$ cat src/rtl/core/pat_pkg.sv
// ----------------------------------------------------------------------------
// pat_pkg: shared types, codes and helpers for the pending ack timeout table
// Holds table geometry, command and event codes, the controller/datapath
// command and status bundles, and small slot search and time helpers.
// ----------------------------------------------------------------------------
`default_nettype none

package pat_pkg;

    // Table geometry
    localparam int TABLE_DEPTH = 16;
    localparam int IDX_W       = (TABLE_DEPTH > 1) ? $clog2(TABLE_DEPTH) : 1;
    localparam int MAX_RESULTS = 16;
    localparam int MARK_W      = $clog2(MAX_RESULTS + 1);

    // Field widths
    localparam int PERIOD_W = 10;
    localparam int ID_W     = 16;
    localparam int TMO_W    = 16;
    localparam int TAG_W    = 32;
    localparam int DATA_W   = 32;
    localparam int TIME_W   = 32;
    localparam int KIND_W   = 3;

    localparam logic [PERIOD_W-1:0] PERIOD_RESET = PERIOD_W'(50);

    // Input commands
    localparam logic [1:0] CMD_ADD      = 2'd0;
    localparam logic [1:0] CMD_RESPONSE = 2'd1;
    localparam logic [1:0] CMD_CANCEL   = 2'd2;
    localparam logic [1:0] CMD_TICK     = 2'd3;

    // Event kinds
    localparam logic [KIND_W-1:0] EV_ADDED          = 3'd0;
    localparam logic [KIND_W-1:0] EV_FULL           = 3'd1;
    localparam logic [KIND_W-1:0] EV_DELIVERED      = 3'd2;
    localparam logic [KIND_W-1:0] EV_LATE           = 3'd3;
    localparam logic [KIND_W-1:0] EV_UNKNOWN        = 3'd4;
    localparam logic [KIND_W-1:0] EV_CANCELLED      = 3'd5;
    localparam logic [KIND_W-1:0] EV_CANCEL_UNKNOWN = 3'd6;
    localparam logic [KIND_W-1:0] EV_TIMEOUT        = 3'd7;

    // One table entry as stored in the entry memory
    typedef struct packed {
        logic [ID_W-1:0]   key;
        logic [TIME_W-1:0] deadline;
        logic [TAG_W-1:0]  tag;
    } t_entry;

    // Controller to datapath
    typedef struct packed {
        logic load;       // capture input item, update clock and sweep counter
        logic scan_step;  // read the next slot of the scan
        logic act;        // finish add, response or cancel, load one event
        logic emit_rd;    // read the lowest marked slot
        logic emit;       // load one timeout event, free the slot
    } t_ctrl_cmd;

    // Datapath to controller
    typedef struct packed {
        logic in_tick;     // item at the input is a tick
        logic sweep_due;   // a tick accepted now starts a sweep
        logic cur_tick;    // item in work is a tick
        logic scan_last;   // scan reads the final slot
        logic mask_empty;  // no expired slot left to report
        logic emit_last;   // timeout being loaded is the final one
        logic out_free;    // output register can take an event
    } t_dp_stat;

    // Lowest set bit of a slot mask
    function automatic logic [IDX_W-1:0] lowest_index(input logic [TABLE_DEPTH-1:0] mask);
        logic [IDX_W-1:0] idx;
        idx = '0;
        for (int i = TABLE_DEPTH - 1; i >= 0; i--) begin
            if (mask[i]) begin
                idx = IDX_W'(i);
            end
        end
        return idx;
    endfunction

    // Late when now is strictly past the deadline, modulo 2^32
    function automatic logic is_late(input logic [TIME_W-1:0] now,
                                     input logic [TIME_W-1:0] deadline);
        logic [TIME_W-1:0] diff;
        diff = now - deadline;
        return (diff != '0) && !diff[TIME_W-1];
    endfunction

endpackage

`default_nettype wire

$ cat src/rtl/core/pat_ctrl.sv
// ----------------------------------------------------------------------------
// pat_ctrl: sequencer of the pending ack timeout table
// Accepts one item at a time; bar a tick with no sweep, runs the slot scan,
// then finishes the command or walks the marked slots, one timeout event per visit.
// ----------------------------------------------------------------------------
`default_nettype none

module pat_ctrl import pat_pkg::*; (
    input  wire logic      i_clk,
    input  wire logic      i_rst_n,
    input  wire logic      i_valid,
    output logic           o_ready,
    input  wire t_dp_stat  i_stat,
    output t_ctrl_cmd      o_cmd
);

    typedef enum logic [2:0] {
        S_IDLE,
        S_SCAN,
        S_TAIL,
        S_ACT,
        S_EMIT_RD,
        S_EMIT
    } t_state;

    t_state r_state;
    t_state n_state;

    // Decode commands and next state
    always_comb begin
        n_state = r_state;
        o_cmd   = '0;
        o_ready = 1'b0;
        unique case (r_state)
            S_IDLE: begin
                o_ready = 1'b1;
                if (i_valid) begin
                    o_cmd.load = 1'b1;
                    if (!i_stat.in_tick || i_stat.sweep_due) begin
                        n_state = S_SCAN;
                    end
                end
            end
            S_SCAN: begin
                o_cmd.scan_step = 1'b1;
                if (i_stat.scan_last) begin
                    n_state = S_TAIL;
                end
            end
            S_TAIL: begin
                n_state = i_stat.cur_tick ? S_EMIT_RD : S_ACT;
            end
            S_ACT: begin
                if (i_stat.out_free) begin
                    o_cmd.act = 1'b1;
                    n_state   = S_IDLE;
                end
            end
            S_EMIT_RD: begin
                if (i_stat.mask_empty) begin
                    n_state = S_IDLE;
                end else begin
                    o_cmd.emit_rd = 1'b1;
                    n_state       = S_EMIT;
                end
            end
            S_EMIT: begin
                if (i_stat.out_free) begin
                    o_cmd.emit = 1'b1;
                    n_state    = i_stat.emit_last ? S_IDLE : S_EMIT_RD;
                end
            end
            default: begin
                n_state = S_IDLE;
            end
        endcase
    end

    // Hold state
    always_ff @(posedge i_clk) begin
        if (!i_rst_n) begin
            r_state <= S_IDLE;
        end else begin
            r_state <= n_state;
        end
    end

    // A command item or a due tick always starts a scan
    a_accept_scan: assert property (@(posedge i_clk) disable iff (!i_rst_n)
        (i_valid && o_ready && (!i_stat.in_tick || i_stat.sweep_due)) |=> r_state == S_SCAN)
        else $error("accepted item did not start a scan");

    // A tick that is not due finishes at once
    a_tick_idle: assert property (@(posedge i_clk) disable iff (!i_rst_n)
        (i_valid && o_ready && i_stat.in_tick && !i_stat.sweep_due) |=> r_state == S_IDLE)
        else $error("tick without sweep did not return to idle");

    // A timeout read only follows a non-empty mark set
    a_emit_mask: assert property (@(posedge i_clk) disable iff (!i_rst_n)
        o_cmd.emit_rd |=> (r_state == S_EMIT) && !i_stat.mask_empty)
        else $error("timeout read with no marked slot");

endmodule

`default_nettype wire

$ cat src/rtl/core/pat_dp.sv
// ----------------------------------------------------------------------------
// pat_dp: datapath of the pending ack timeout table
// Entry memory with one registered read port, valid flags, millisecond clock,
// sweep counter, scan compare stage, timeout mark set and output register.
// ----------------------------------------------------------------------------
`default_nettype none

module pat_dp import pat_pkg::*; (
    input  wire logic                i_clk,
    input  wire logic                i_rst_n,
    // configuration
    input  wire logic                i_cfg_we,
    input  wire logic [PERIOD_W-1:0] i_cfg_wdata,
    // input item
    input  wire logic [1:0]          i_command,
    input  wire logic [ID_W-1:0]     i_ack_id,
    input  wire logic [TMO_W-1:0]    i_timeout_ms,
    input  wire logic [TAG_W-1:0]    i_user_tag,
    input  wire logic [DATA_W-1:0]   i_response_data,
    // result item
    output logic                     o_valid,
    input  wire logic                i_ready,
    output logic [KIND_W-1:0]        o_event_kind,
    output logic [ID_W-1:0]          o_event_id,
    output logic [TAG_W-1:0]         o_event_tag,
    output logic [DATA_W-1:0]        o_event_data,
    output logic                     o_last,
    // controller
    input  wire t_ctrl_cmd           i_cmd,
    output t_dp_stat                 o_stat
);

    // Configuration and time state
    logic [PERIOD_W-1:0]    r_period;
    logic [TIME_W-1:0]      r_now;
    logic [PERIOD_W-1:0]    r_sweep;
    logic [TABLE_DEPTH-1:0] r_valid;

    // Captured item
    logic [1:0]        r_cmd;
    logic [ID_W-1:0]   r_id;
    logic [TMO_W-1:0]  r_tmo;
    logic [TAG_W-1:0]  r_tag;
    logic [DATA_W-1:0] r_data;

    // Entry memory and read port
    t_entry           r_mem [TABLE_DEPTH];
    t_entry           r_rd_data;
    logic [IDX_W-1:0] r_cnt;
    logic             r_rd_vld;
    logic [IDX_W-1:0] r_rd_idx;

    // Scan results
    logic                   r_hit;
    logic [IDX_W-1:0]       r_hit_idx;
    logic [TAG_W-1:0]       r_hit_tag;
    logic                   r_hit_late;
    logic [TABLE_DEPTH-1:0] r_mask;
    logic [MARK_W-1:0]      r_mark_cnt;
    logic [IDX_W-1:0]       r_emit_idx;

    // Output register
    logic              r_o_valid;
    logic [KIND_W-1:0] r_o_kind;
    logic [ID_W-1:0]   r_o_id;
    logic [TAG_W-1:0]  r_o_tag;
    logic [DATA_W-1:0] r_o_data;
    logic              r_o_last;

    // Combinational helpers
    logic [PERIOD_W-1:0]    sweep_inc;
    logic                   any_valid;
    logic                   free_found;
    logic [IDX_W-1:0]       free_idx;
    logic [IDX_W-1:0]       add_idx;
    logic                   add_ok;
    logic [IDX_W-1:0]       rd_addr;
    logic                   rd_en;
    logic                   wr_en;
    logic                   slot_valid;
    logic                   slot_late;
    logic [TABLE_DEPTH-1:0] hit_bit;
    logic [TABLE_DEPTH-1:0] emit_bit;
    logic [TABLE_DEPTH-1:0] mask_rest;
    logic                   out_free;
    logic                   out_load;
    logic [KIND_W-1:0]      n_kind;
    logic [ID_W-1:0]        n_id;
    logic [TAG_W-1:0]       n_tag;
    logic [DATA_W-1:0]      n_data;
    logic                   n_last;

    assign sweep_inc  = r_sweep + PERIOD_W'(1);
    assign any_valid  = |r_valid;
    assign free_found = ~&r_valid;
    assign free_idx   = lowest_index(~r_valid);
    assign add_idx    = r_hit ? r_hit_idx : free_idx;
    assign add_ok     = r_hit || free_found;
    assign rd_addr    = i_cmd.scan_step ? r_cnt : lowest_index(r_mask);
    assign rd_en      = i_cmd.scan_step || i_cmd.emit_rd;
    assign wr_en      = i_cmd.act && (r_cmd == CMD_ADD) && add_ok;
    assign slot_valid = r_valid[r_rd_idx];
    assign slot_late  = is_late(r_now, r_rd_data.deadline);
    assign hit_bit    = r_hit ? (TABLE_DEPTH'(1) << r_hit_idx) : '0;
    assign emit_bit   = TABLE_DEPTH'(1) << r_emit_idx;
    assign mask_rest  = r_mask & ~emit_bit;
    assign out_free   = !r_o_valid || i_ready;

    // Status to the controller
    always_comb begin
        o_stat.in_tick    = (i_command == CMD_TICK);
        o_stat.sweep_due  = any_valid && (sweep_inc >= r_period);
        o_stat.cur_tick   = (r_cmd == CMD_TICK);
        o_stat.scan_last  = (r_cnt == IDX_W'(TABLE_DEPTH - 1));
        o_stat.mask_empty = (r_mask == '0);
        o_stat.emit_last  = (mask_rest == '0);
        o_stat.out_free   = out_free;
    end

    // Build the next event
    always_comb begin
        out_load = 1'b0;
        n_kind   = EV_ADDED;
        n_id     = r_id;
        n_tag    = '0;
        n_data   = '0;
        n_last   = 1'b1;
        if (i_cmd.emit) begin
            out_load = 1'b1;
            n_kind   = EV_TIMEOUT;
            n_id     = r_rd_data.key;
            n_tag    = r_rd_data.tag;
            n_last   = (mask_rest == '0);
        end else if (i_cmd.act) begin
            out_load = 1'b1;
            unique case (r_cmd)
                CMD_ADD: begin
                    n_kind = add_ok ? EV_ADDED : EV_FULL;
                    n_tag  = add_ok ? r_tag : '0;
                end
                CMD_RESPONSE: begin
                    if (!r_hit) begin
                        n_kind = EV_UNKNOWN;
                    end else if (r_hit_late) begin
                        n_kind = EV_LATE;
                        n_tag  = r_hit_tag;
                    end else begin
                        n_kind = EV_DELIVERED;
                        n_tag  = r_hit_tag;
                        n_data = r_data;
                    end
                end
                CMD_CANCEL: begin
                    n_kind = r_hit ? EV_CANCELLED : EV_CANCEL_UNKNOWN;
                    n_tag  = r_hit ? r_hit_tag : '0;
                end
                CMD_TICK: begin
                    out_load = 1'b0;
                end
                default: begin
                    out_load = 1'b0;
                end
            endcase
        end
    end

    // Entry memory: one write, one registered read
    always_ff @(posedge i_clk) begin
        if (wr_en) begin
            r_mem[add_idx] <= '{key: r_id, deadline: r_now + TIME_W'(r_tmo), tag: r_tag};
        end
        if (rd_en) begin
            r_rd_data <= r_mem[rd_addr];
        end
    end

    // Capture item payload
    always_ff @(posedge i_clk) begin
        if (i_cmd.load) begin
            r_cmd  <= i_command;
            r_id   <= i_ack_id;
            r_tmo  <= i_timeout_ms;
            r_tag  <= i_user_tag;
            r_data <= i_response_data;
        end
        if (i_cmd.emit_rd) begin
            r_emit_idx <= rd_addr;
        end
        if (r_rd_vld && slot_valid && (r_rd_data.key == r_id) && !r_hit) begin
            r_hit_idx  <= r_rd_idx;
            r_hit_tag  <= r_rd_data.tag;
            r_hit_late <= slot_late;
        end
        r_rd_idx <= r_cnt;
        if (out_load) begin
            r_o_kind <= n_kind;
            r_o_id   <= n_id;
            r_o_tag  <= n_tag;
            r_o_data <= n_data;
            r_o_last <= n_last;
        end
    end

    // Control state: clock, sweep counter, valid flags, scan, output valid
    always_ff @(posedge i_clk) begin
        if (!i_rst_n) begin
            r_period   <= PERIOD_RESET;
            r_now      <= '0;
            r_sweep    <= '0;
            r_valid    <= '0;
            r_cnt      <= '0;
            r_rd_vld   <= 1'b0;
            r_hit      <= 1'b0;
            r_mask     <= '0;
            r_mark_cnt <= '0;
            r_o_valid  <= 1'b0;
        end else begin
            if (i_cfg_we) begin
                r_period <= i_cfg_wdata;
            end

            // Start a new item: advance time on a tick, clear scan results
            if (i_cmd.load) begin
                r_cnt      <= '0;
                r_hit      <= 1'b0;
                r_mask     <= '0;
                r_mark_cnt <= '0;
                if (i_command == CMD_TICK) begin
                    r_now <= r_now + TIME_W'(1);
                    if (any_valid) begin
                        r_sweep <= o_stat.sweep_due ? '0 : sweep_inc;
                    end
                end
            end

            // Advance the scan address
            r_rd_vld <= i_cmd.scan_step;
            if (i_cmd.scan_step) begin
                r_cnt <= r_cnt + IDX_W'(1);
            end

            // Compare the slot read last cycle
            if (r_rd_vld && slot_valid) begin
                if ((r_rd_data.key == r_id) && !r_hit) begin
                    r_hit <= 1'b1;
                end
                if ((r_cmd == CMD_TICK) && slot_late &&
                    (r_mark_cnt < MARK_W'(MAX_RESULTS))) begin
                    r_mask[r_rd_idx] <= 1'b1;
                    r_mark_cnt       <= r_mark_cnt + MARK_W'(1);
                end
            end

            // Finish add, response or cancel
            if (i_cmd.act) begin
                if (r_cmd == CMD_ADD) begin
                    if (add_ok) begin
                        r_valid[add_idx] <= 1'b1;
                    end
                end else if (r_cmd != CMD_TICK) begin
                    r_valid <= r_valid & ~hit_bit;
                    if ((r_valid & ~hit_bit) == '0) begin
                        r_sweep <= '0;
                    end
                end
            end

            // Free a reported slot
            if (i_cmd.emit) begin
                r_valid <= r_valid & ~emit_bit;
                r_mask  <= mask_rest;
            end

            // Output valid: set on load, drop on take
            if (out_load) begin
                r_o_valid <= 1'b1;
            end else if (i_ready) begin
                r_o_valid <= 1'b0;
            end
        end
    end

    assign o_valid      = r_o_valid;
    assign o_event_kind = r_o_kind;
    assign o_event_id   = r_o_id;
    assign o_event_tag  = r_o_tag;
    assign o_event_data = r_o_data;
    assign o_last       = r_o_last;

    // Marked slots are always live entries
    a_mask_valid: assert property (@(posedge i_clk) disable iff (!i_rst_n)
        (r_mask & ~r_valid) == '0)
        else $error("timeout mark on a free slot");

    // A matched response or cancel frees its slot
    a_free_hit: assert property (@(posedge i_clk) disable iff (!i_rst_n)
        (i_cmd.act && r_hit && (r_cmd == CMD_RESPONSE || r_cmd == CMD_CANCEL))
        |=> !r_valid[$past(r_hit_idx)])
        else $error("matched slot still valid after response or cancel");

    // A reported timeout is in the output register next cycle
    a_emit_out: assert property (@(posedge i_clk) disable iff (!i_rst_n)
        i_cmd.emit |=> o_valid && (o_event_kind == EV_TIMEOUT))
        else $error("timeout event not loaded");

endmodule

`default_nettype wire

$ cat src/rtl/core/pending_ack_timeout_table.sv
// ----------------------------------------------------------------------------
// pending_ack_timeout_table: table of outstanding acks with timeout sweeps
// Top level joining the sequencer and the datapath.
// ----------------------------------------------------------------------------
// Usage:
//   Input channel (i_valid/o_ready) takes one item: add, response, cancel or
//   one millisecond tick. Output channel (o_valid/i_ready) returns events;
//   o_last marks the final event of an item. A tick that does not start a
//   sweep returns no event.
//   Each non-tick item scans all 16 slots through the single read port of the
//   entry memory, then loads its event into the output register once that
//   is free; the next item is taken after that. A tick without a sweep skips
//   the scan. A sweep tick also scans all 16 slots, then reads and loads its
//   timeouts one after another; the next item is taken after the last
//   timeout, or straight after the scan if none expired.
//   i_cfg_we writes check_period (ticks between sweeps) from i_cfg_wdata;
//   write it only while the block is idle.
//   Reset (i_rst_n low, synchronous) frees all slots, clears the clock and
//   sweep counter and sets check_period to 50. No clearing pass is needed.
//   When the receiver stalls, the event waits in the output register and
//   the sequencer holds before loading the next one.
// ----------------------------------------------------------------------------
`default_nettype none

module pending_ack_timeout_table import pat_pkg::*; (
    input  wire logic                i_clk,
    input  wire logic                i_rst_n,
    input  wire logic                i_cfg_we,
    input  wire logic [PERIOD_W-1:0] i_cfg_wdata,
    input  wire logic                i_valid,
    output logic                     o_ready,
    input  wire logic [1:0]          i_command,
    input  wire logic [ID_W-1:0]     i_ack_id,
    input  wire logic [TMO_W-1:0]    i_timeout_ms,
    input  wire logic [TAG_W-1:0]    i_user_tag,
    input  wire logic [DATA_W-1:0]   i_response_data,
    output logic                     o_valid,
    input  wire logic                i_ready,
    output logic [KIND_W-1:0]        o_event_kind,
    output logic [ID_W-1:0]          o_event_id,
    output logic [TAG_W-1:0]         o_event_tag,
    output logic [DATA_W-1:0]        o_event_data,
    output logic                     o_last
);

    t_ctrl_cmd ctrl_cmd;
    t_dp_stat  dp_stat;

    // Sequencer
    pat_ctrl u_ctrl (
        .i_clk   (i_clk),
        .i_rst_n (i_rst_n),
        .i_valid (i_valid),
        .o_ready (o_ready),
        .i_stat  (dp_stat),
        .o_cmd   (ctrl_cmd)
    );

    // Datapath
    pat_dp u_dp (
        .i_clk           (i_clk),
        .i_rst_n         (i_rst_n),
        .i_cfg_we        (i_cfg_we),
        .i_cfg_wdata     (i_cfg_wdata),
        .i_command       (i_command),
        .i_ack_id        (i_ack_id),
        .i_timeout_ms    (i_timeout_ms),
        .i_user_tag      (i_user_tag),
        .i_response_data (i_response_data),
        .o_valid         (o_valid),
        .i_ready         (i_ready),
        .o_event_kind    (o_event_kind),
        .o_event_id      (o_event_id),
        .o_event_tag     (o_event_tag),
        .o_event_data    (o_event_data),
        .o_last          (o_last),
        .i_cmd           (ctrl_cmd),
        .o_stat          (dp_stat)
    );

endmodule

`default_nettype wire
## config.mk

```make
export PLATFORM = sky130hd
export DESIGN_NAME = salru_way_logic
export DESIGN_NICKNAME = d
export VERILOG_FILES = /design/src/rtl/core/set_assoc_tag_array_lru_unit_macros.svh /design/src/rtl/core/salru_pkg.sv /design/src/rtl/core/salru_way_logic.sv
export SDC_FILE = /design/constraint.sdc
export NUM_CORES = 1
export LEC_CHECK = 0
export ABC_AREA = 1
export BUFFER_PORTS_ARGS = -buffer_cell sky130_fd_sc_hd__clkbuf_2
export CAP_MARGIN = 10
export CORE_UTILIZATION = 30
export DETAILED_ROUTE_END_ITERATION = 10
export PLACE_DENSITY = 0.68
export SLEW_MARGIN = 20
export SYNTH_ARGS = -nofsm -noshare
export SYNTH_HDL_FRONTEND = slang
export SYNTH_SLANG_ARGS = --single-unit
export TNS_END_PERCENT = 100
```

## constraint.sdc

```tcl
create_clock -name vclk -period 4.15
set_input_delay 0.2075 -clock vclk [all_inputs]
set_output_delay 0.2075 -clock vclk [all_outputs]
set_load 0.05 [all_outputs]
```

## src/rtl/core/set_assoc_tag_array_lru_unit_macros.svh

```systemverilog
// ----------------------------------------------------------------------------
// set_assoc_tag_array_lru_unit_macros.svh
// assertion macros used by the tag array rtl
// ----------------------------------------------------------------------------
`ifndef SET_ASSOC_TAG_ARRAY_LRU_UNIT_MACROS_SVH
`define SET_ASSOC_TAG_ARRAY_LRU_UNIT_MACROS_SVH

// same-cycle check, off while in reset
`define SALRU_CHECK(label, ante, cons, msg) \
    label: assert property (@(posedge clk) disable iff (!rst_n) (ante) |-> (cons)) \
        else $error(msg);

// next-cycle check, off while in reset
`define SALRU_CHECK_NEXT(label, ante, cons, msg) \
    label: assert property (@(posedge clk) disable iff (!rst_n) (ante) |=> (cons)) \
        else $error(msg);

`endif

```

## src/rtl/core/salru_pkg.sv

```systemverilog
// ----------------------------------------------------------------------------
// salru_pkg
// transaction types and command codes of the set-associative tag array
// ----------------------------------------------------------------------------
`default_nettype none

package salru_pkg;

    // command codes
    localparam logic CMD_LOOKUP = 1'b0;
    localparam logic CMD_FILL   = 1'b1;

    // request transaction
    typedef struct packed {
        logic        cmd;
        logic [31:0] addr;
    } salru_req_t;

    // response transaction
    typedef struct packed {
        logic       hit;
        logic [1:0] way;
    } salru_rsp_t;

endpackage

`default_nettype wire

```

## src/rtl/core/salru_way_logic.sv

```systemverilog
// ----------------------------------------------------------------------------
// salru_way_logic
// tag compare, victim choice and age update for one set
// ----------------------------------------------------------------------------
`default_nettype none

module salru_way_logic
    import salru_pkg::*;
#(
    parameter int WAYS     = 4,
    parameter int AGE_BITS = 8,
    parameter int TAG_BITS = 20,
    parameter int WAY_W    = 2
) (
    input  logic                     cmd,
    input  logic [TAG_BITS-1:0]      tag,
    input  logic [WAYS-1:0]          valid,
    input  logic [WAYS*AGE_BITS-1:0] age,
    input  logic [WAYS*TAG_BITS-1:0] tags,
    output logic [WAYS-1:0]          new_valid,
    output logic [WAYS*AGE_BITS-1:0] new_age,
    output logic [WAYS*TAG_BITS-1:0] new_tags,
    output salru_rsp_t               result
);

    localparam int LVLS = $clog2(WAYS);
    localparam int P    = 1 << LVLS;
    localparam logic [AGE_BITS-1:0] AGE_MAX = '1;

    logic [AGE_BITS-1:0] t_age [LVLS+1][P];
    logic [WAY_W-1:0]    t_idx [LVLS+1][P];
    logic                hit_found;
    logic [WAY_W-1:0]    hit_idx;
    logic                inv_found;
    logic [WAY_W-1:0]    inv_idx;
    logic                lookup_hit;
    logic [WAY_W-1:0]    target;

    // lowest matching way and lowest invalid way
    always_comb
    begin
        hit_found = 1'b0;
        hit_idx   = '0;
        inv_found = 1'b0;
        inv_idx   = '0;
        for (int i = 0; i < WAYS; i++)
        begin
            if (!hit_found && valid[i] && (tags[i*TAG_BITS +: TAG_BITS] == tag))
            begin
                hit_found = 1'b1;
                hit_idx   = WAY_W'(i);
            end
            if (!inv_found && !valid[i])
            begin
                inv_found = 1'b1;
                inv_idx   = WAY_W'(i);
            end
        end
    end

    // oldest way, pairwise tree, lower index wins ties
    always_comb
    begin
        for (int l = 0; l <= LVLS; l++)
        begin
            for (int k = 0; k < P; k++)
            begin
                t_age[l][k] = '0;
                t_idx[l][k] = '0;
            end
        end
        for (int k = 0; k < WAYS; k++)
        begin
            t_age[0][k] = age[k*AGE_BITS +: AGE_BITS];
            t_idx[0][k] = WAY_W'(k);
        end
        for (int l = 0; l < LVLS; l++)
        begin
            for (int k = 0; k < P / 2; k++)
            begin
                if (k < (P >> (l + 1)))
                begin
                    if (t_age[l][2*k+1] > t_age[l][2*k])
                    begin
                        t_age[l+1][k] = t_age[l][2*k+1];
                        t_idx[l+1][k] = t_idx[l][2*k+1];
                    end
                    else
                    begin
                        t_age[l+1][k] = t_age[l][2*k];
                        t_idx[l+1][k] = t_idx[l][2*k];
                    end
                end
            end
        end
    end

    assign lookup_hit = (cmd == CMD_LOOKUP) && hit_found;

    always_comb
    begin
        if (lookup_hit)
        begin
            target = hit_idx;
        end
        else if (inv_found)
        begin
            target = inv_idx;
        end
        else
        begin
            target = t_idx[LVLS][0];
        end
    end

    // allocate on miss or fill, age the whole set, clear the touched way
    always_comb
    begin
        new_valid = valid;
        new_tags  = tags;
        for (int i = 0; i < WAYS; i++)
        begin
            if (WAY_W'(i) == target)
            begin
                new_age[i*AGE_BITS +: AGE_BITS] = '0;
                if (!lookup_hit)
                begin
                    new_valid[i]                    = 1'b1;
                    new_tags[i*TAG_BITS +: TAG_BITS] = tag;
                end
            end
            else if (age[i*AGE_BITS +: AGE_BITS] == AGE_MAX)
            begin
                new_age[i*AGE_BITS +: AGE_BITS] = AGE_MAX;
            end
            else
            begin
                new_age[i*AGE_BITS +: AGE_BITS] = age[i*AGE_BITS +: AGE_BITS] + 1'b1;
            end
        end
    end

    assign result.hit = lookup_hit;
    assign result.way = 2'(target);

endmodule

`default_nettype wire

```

§ What is expected: Scan the material above for the string "loaded" and report each line where you find it.

§ Exercise output:
        logic emit_last;   // timeout being loaded is the final one
        else $error("timeout event not loaded");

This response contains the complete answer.